Fed. R. Evid. 407 provides that evidence of subsequent remedial measures is inadmissible to prove culpable conduct; Fed. R. Evid. 403 allows for the exclusion of evidence if its probative value is substantially outweighed by the danger of unfair prejudice.

Civil Procedure > Appeals > Standards of Review > Prejudicial Errors

HN4  Standards of Review, Prejudicial Errors

The cumulative error doctrine provides that an aggregation of non-reversible errors, i.e., plain errors failing to necessitate reversal and harmless errors, can yield a denial of the constitutional right to a fair trial, which calls for reversal. The doctrine justifies reversal only in rare instances.

Counsel: For Susan Hanan, Plaintiff – Appellant: Andrew R. Gould Kurt B. Arnold, Attorney Adam D. Lewis Arnold & Itkin, L.L.P. Houston, TX.

For Crete Carrier Corporation, Dorn Knapp, Defendant – Appellees: Jordan Mayfield Jacqueline Altman, Naman, Howell, Smith & Lee, P.L.L.C., Waco, TX.
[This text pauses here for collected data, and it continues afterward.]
What follows belongs to an exercise in optimizing a design on an open flow for small area; a production flow would make more cautious choices.
Function was checked by simulation only, so behaviour that the tests miss may differ from the original.
Power figures rest on the tool's default switching activity, not on a simulated workload.

### design/flow/config.mk
export PLATFORM = sky130hd
export DESIGN_NAME = esdi_core
export DESIGN_NICKNAME = esdi_core
export VERILOG_FILES = /design/flow/design.v
export SDC_FILE = /design/flow/constraint.sdc
export NUM_CORES = 4
export LEC_CHECK = 0
export CAP_MARGIN = 20
export CORE_MARGIN = 2
export CORE_UTILIZATION = 80
export CTS_CLUSTER_DIAMETER = 80
export CTS_CLUSTER_SIZE = 24
export PLACE_DENSITY = 0.88
export SLEW_MARGIN = 20
### design/flow/constraint.sdc
create_clock -name core_clock -period 10.0 [get_ports {clk}]
set_input_delay 2.0000 -clock core_clock [delete_from_list [all_inputs] [get_ports {clk}]]
set_output_delay 2.0000 -clock core_clock [all_outputs]
set_load 0.01 [all_outputs]
### design/flow/design.v
module fifo_registered (
    input clk,
    input reset_n,
    input in_tvalid,
    output in_tready,
    input [7:0] in_tdata,
    input in_tlast,
    output reg out_tvalid,
    input out_tready,
    output [7:0] out_tdata,
    output out_tlast
);
    reg [575:0] ring;        
    reg [5:0] w;             
    reg [5:0] q;             
    reg p1v, p2v;            
    reg [8:0] pa, pb;        
    wire [8:0] din = {in_tlast, in_tdata};
    wire q_is_w1 = (q == w + 6'd1);      
    wire full = out_tvalid && (q == w);
    assign in_tready = !full;
    wire wr = in_tvalid && !full;
    wire adv = (!out_tvalid || out_tready) && !q_is_w1;
    wire land0 = wr && (w[2:0] == 3'd7);
    wire land1 = p1v && (w[2:0] == 3'd6);
    wire land2 = p2v && (w[2:0] == 3'd5);
    wire land = land0 | land1 | land2;
    wire [2:0] lrow = w[5:3] + 3'd1;
    wire [8:0] ldata = land0 ? din : land1 ? pa : pb;
    wire [8:0] ring_q = ring[9*q +: 9];
    assign {out_tlast, out_tdata} = (p1v && q_is_w1) ? pa : ring_q;
    integer i;
    always @(posedge clk)
    begin
        ring <= {ring[566:0], ring[575:567]};
        for (i = 0; i < 8; i = i + 1)
            if (land && lrow == i)
                ring[72*i +: 9] <= ldata;
        if (wr)
        begin
            pa <= din;
            pb <= pa;
        end
    end
    always @(posedge clk)
    begin
        if (!reset_n)
        begin
            w <= 0;
            q <= 6'd1;
            out_tvalid <= 0;
            p1v <= 0;
            p2v <= 0;
        end
        else
        begin
            if (out_tready && out_tvalid)
                out_tvalid <= 0;
            if (adv)
                out_tvalid <= 1;
            if (!wr)
                w <= w + 6'd1;
            if (!adv)
                q <= q + 6'd1;
            if (wr)
            begin
                p1v <= !land0;
                p2v <= p1v && !land1;
            end
            else
            begin
                if (land1)
                    p1v <= 0;
                if (land2)
                    p2v <= 0;
            end
        end
    end
endmodule
module labeler #(
    parameter DATA_WIDTH = 8
) (
    input aclk,
    input aresetn,
    input in_tvalid,
    output in_tready,
    input [DATA_WIDTH-1:0] in_tdata,
    input in_tlast,
    input [DATA_WIDTH-1:0] in_tid,
    output reg out_tvalid,
    input out_tready,
    output reg [DATA_WIDTH-1:0] out_tdata,
    output reg out_tlast
);
    reg next_beat_is_first;
    assign in_tready = (!out_tvalid || out_tready) && !hold_valid;
    reg hold_valid;
    reg [7:0] hold_data;
    reg hold_last;
    always @(posedge aclk)
    begin
        if (!aresetn)
        begin
            out_tvalid <= 0;
            next_beat_is_first <= 1;
            hold_valid <= 0;
        end
        else
        begin
            if (out_tready)
                out_tvalid <= 0;
            if (in_tready && in_tvalid)
            begin
                if (next_beat_is_first)
                begin
                    out_tvalid <= 1;
                    out_tdata <= in_tid;
                    out_tlast <= 0;
                    hold_valid <= 1;
                    hold_data <= in_tdata;
                    hold_last <= in_tlast;
                    next_beat_is_first <= 0;
                end
                else
                begin
                    out_tvalid <= 1;
                    out_tdata <= in_tdata;
                    out_tlast <= in_tlast;
                end
                if (in_tlast)
                    next_beat_is_first <= 1;
            end
            if (hold_valid && (!out_tvalid || out_tready))
            begin
                out_tvalid <= 1;
                out_tdata <= hold_data;
                out_tlast <= hold_last;
                hold_valid <= 0;
            end
        end
    end
endmodule
module unlabeler #(
    parameter DATA_WIDTH = 8
) (
    input aclk,
    input aresetn,
    input in_tvalid,
    output in_tready,
    input [DATA_WIDTH-1:0] in_tdata,
    input in_tlast,
    output reg out_tvalid,
    input out_tready,
    output reg [DATA_WIDTH-1:0] out_tdata,
    output reg out_tlast,
    output reg [DATA_WIDTH-1:0] out_tid
);
    reg next_beat_is_first;
    assign in_tready = !out_tvalid || out_tready;
    always @(posedge aclk)
    begin
        if (!aresetn)
        begin
            out_tvalid <= 0;
            next_beat_is_first <= 1;
        end
        else
        begin
            if (out_tready)
                out_tvalid <= 0;
            if (in_tready && in_tvalid)
            begin
                if (next_beat_is_first)
                begin
                    out_tid <= in_tdata;
                    next_beat_is_first <= 0;
                end
                else
                begin
                    out_tvalid <= 1;
                    out_tdata <= in_tdata;
                    out_tlast <= in_tlast;
                end
                if (in_tlast)
                    next_beat_is_first <= 1;
            end
        end
    end
endmodule
module axi_esdi_cmd_controller #(
    parameter DATA_SETUP = 6,
    parameter ACK_TO_NREQ = 6,
    parameter ATTN_TO_CMPL = 10,
    parameter BIT_TIMEOUT = 4000
) (
    input clk,
    input rst_n,
    input csr_awvalid,
    output csr_awready,
    input [4:0] csr_awaddr,
    input csr_wvalid,
    output csr_wready,
    input [31:0] csr_wdata,
    output reg csr_bvalid,
    input csr_bready,
    input csr_arvalid,
    output csr_arready,
    input [4:0] csr_araddr,
    output reg csr_rvalid,
    input csr_rready,
    output reg [31:0] csr_rdata,
    output interrupt,
    input esdi_transfer_req,
    input esdi_command_data,
    output esdi_transfer_ack,
    output esdi_confstat_data,
    output esdi_command_complete,
    output esdi_attention,
    output esdi_ready,
    output esdi_drive_selected
);
    reg write_addr_valid;
    reg write_data_valid;
    reg [2:0] write_addr;
    reg [31:0] write_data;
    assign csr_awready = !write_addr_valid;
    assign csr_wready = !write_data_valid;
    assign csr_arready = !csr_rvalid || csr_rready;
    reg [31:0] control_register;
    wire soft_reset = control_register[0];
    wire interface_enable = control_register[1];
    wire drive_selected = control_register[2];
    wire drive_ready = control_register[3];
    reg buffered_data_out_valid;
    reg [15:0] buffered_data_out;
    reg buffered_data_in_valid;
    reg [16:0] buffered_data_in;
    reg [2:0] state;
    reg sending;
    reg [4:0] bit_count;
    reg [11:0] cycle_count;
    reg [15:0] shreg;        
    reg par;                 
    reg transfer_ack;
    reg confstat_data;
    reg command_complete;
    reg command_pending;
    reg attention;
    reg [2:0] esdi_transfer_req_shift;
    reg [2:0] esdi_command_data_shift;
    assign esdi_transfer_ack = transfer_ack && drive_selected;
    assign esdi_confstat_data = confstat_data && drive_selected;
    assign esdi_command_complete = command_complete && interface_enable && drive_selected;
    assign esdi_attention = attention && drive_selected;
    assign esdi_ready = drive_ready && drive_selected;
    assign esdi_drive_selected = drive_selected;
    assign interrupt = command_pending;
    wire wfire = write_addr_valid && write_data_valid && (!csr_bvalid || csr_bready);
    wire rfire = csr_arvalid && (!csr_rvalid || csr_rready);
    wire [2:0] ra = csr_araddr[4:2];
    always @(posedge clk)
        if (!rst_n || (wfire && write_addr == 3'd0))
            control_register <= write_data & {32{rst_n}};
    wire bdi_load = state == 3'd2 && !esdi_transfer_req_shift[0] && bit_count == 17 && !sending;
    always @(posedge clk)
        if (!rst_n || bdi_load)
            buffered_data_in <= {!par, shreg} & {17{rst_n}};
    wire rs0 = rst_n && ra == 3'd0;
    wire rs1 = rst_n && ra == 3'd1;
    wire rs2 = rst_n && ra == 3'd2;
    wire rs3 = rst_n && ra == 3'd3;
    wire rs4 = rst_n && ra == 3'd4;
    wire [31:0] rnext = ({32{rs0}} & control_register)
                      | ({32{rs1}} & {28'h0, attention, command_pending, buffered_data_in_valid, buffered_data_out_valid})
                      | ({32{rs2}} & {15'h0, buffered_data_in})
                      | ({32{rs3}} & {31'h0, command_pending})
                      | ({32{rs4}} & {31'h0, attention});
    always @(posedge clk)
        if (!rst_n || (rfire && ra <= 3'd4))
            csr_rdata <= rnext;
    always @(posedge clk)
    begin
        if (!rst_n)
        begin
            transfer_ack <= 0;
            confstat_data <= 0;
            command_complete <= 1;
            attention <= 0;
            state <= 0;
            bit_count <= 0;
            sending <= 0;
            buffered_data_out_valid <= 0;
            buffered_data_in_valid <= 0;
            command_pending <= 0;
            write_addr_valid <= 0;
            write_data_valid <= 0;
            csr_bvalid <= 0;
            csr_rvalid <= 0;
        end
        else
        begin
            cycle_count <= cycle_count + 1'b1;
            esdi_transfer_req_shift <= {esdi_transfer_req, esdi_transfer_req_shift[2:1]};
            esdi_command_data_shift <= {esdi_command_data, esdi_command_data_shift[2:1]};
            case (state)
            3'd0: begin
                if (esdi_transfer_req_shift[0] && interface_enable)
                begin
                    if (bit_count != 16)
                        shreg <= {shreg[14:0], esdi_command_data_shift[0]};
                    par <= (bit_count != 0 && par) ^ (sending ? shreg[15] : esdi_command_data_shift[0]);
                    if (sending)
                        confstat_data <= (bit_count == 16) ? !par : shreg[15];
                    bit_count <= bit_count + 1'b1;
                    state <= 1;
                    cycle_count <= 0;
                    if (bit_count == 0)
                        command_complete <= 0;
                end
                else if ((bit_count != 0 || sending) && (cycle_count == BIT_TIMEOUT))
                begin
                    state <= 4;
                    cycle_count <= 0;
                end
            end
            3'd1: begin
                if (cycle_count == DATA_SETUP)
                begin
                    transfer_ack <= 1;
                    cycle_count <= 0;
                    state <= 2;
                end
            end
            3'd2: begin
                if (!esdi_transfer_req_shift[0])
                begin
                    cycle_count <= 0;
                    transfer_ack <= 0;
                    if (bit_count == 17)
                    begin
                        bit_count <= 0;
                        if (!sending)
                        begin
                            buffered_data_in_valid <= 1;
                            command_pending <= 1;
                            state <= 3;
                        end
                        else
                        begin
                            command_complete <= 1;
                            confstat_data <= 0;
                            state <= 0;
                            sending <= 0;
                        end
                    end
                    else
                        state <= 0;
                end
                else if (cycle_count == BIT_TIMEOUT)
                begin
                    state <= 4;
                    cycle_count <= 0;
                end
            end
            3'd3: begin
                if (!command_pending)
                begin
                    state <= 0;
                    cycle_count <= 0;
                    if (buffered_data_out_valid)
                    begin
                        sending <= 1;
                        buffered_data_out_valid <= 0;
                        shreg <= buffered_data_out;
                    end
                    else
                    begin
                        sending <= 0;
                        command_complete <= 1;
                    end
                end
            end
            3'd4: begin
                if (cycle_count == 0)
                    attention <= 1;
                else if (cycle_count == ATTN_TO_CMPL)
                begin
                    state <= 0;
                    bit_count <= 0;
                    sending <= 0;
                    command_complete <= 1;
                    transfer_ack <= 0;
                end
            end
            default: ;
            endcase
            if (soft_reset)
            begin
                attention <= 0;
                command_pending <= 0;
                buffered_data_out_valid <= 0;
                buffered_data_in_valid <= 0;
            end
            if (csr_bready)
                csr_bvalid <= 0;
            if (csr_rready)
                csr_rvalid <= 0;
            if (csr_awvalid && !write_addr_valid)
            begin
                write_addr_valid <= 1;
                write_addr <= csr_awaddr[4:2];
            end
            if (csr_wvalid && !write_data_valid)
            begin
                write_data_valid <= 1;
                write_data <= csr_wdata;
            end
            if (write_addr_valid && write_data_valid && (!csr_bvalid || csr_bready))
            begin
                write_addr_valid <= 0;
                write_data_valid <= 0;
                case (write_addr)
                    2 : begin
                        buffered_data_out_valid <= 1;
                        buffered_data_out <= write_data[15:0];
                    end
                    3 : if (write_data[0] == 0) command_pending <= 0;
                    4 : attention <= write_data[0];
                    default: ;
                endcase
                csr_bvalid <= 1;
            end
            if (csr_arvalid && (!csr_rvalid || csr_rready))
            begin
                if (csr_araddr[4:2] == 3'd2)
                    buffered_data_in_valid <= 0;
                csr_rvalid <= 1;
            end
        end
    end
endmodule
module sector_timer #(
    parameter PULSE_WIDTH = 500
) (
    input clk,
    input rst_n,
    input csr_awvalid,
    output csr_awready,
    input [4:0] csr_awaddr,
    input csr_wvalid,
    output csr_wready,
    input [31:0] csr_wdata,
    output reg csr_bvalid,
    input csr_bready,
    input csr_arvalid,
    output csr_arready,
    input [4:0] csr_araddr,
    output reg csr_rvalid,
    input csr_rready,
    output reg [31:0] csr_rdata,
    output reg esdi_index,
    output reg esdi_sector,
    output reg [31:0] cycle_count,
    output reg [7:0] sector_number,
    output interrupt
);
    reg write_addr_valid;
    reg write_data_valid;
    reg [2:0] write_addr;
    reg [31:0] write_data;
    assign csr_awready = !write_addr_valid;
    assign csr_wready = !write_data_valid;
    assign csr_arready = !csr_rvalid || csr_rready;
    reg enable;
    reg interrupt_enable;
    reg [31:0] sector_length;
    reg [31:0] interrupt_time;
    reg [7:0] num_sectors;
    reg interrupt_time_reached;
    assign interrupt = interrupt_time_reached && interrupt_enable;
    always @(posedge clk)
    begin
        if (!rst_n)
        begin
            enable <= 0;
            interrupt_enable <= 0;
            sector_length <= 0;
            num_sectors <= 0;
            cycle_count <= 0;
            sector_number <= 0;
            esdi_index <= 0;
            esdi_sector <= 0;
            write_addr_valid <= 0;
            write_data_valid <= 0;
            csr_bvalid <= 0;
            csr_rvalid <= 0;
            csr_rdata <= 0;
            interrupt_time_reached <= 0;
            interrupt_time <= 0;
        end
        else
        begin
            if (enable)
            begin
                cycle_count <= cycle_count + 1'b1;
                if (cycle_count == 0)
                begin
                    if (sector_number == 0)
                        esdi_index <= 1;
                    else
                        esdi_sector <= 1;
                end
                else if (cycle_count == PULSE_WIDTH)
                begin
                    esdi_index <= 0;
                    esdi_sector <= 0;
                end
                else if (cycle_count == sector_length)
                begin
                    cycle_count <= 0;
                    if (sector_number == num_sectors - 1'b1)
                        sector_number <= 0;
                    else
                        sector_number <= sector_number + 1'b1;
                end
                if (cycle_count == interrupt_time)
                    interrupt_time_reached <= 1;
            end
            else
            begin
                cycle_count <= 0;
                sector_number <= 0;
                esdi_index <= 0;
                esdi_sector <= 0;
            end
            if (csr_bready)
                csr_bvalid <= 0;
            if (csr_rready)
                csr_rvalid <= 0;
            if (csr_awvalid && !write_addr_valid)
            begin
                write_addr_valid <= 1;
                write_addr <= csr_awaddr[4:2];
            end
            if (csr_wvalid && !write_data_valid)
            begin
                write_data_valid <= 1;
                write_data <= csr_wdata;
            end
            if (write_addr_valid && write_data_valid && (!csr_bvalid || csr_bready))
            begin
                write_addr_valid <= 0;
                write_data_valid <= 0;
                case (write_addr)
                    0 : begin
                        enable <= write_data[0];
                        interrupt_enable <= write_data[1];
                    end
                    1 : sector_length <= write_data;
                    2 : num_sectors <= write_data[7:0];
                    5 : interrupt_time <= write_data;
                    default: ;
                endcase
                csr_bvalid <= 1;
            end
            if (csr_arvalid && (!csr_rvalid || csr_rready))
            begin
                case (csr_araddr[4:2])
                    0 : begin
                        csr_rdata <= {29'b0, interrupt_time_reached, interrupt_enable, enable};
                        interrupt_time_reached <= 0;
                    end
                    1 : csr_rdata <= sector_length;
                    2 : csr_rdata <= {24'b0, num_sectors};
                    3 : csr_rdata <= {24'b0, sector_number};
                    4 : csr_rdata <= cycle_count;
                    5 : csr_rdata <= interrupt_time;
                    default: ;
                endcase
                csr_rvalid <= 1;
            end
        end
    end
endmodule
Judges: Before JONES, STEWART, and DUNCAN, Circuit Judges.

Opinion

Per Curiam:*

This case arises out of an accident that occurred on Interstate 45 near Corsicana, Texas. Susan Hanan was driving a SUV in the left lane and Dorn Knapp was driving a Crete Carrier Corporation (“Crete”) truck in the middle lane. As the left lane ended and Hanan attempted to merge, the vehicles collided.

Hanan filed suit in Texas state court against Knapp and Crete (collectively, “Defendants”), asserting a variety of negligence claims and seeking more than $1,000,000 in damages. Defendants removed the suit to federal court. After a three-day trial, a jury rendered a verdict for Defendants, having determined that only Hanan’s negligence caused the accident.
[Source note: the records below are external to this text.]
From an optimization exercise on the open Yosys and OpenROAD flow, aimed at small area; shortcuts taken in it are not production practice. At most, simulation tests tie the RTL to the original design; equivalence was not proved. No driver is modelled on the clock port, so clocking that relies on it looks cheaper here than on a real chip. Power figures rest on the tool's default switching activity, not on a simulated workload.

// top_ps2
module top_ps2(input wire clk, input wire rst, input wire ps2_clk, input wire ps2_data,
           output wire ascii_new, output wire [6:0] ascii_code);
For scale: roughly 12 I/O pins, ~2600 um2 of cells after synthesis.
clock: 20.0 ns
lec_check: 0
abc_area: 1
cap_margin: 20
core_margin: 2
core_utilization: 40
gpl_timing_driven: 0
place_density: 0.6
slew_margin: 20
standard.sh (not shown) runs the stock make flow with config.mk's settings and CLKGATE_MAP_FILE= SYNTH_SCRIPT=/design/flow/synth_recipe.tcl, a recipe that flattens the netlist after the stock synthesis.
==> flow/flow/run.sh <==
#!/bin/bash
# Own layout flow: the standard synthesis, then the combinational logic between the
# (unchanged) registers is mapped again with an area-oriented ABC script, then the standard flow's
# standard layout steps from that netlist on. Each tool's output goes to its own log here.
set -euo pipefail
W=$(pwd)
F=$W/flow
R=$W/orfs/results/$FLOW_PLATFORM/top_ps2/base
LIB=$FLOW_HOME/platforms/$FLOW_PLATFORM/lib/sky130_fd_sc_hd__tt_025C_1v80.lib
YOSYS=$FLOW_HOME/../tools/install/yosys/bin/yosys
[ -x "$YOSYS" ] || YOSYS=yosys

bash standard.sh "$R/1_2_yosys.v" > synth_standard.log 2>&1
cp "$R/1_2_yosys.v" netlist_standard.v

# 2. map the logic between the registers again (registers kept as black boxes)
DONT_USE=$(sed -n '/DONT_USE_CELLS += /,/^#/p' "$FLOW_HOME/platforms/$FLOW_PLATFORM/config.mk" \
  | grep -o 'sky130_fd_sc_hd__[a-z0-9_]*' | sed 's/^/-dont_use /' | tr '\n' ' ')
cat > remap.ys <<EOY
read_liberty -ignore_miss_func $LIB
read_verilog netlist_standard.v
hierarchy -top $FLOW_TOP
blackbox sky130_fd_sc_hd__dfxtp_1
flatten
opt -purge
abc -liberty $LIB $DONT_USE -script $F/remap.abc
opt_clean -purge
splitnets
opt_clean -purge
hilomap -singleton -hicell sky130_fd_sc_hd__conb_1 HI -locell sky130_fd_sc_hd__conb_1 LO
insbuf -buf sky130_fd_sc_hd__buf_4 A X
stat -liberty $LIB
write_verilog -noattr -nohex -nodec netlist_remapped.v
EOY
"$YOSYS" -l remap.log -q -s remap.ys
cp netlist_remapped.v "$R/1_2_yosys.v"
touch "$R/1_2_yosys.v"

# 3. the standard layout steps on the remapped netlist
source "$F/layout_env.sh"
bash standard.sh finish > layout.log 2>&1
==> flow/flow/layout_env.sh <==
export CTS_ARGS="-sink_clustering_enable -repair_clock_nets -dont_use_dummy_load -buf_list {sky130_fd_sc_hd__clkbuf_4 sky130_fd_sc_hd__clkbuf_2}"
# Port buffers: the smallest buffer (the ports are lightly loaded).
export BUFFER_PORTS_ARGS="-buffer_cell sky130_fd_sc_hd__buf_1"
==> flow/flow/remap.abc <==
strash
dch -f
amap
topo
stime -c
Edit:
- GPL_TIMING_DRIVEN: 0 -> unset
Critical path depth does not change.
Area after synthesis is unchanged.
Setup slack improved by 460 ps.
Register-to-register slack improved by 210 ps.
Via count came out higher by 3.8%.
Power came out lower by 0.71%.
Utilization came out higher by 0.30 points.
Global-route usage came out higher by 0.54 points.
On appeal, Hanan argues that the district court abused its discretion in denying Hanan’s motions for [*2]  a new trial and to reopen evidence, and that the district court’s combined errors constitute reversible cumulative error. We disagree and AFFIRM.


I. Factual Background & Procedural History

On June 18, 2018, Hanan was driving her Chevrolet Tahoe to Houston, where one of her daughters lived. Knapp was driving a commercial truck for Crete, his employer. Hanan was in the left lane and Knapp was in the middle lane of a three-lane portion of I-45 when barriers began closing off the left lane and the instant accident took place. The parties have different accounts of the cause of this accident. According to Hanan, Knapp suddenly turned into her lane and made contact with her car. According to Knapp, Hanan came into his lane and made contact with his truck.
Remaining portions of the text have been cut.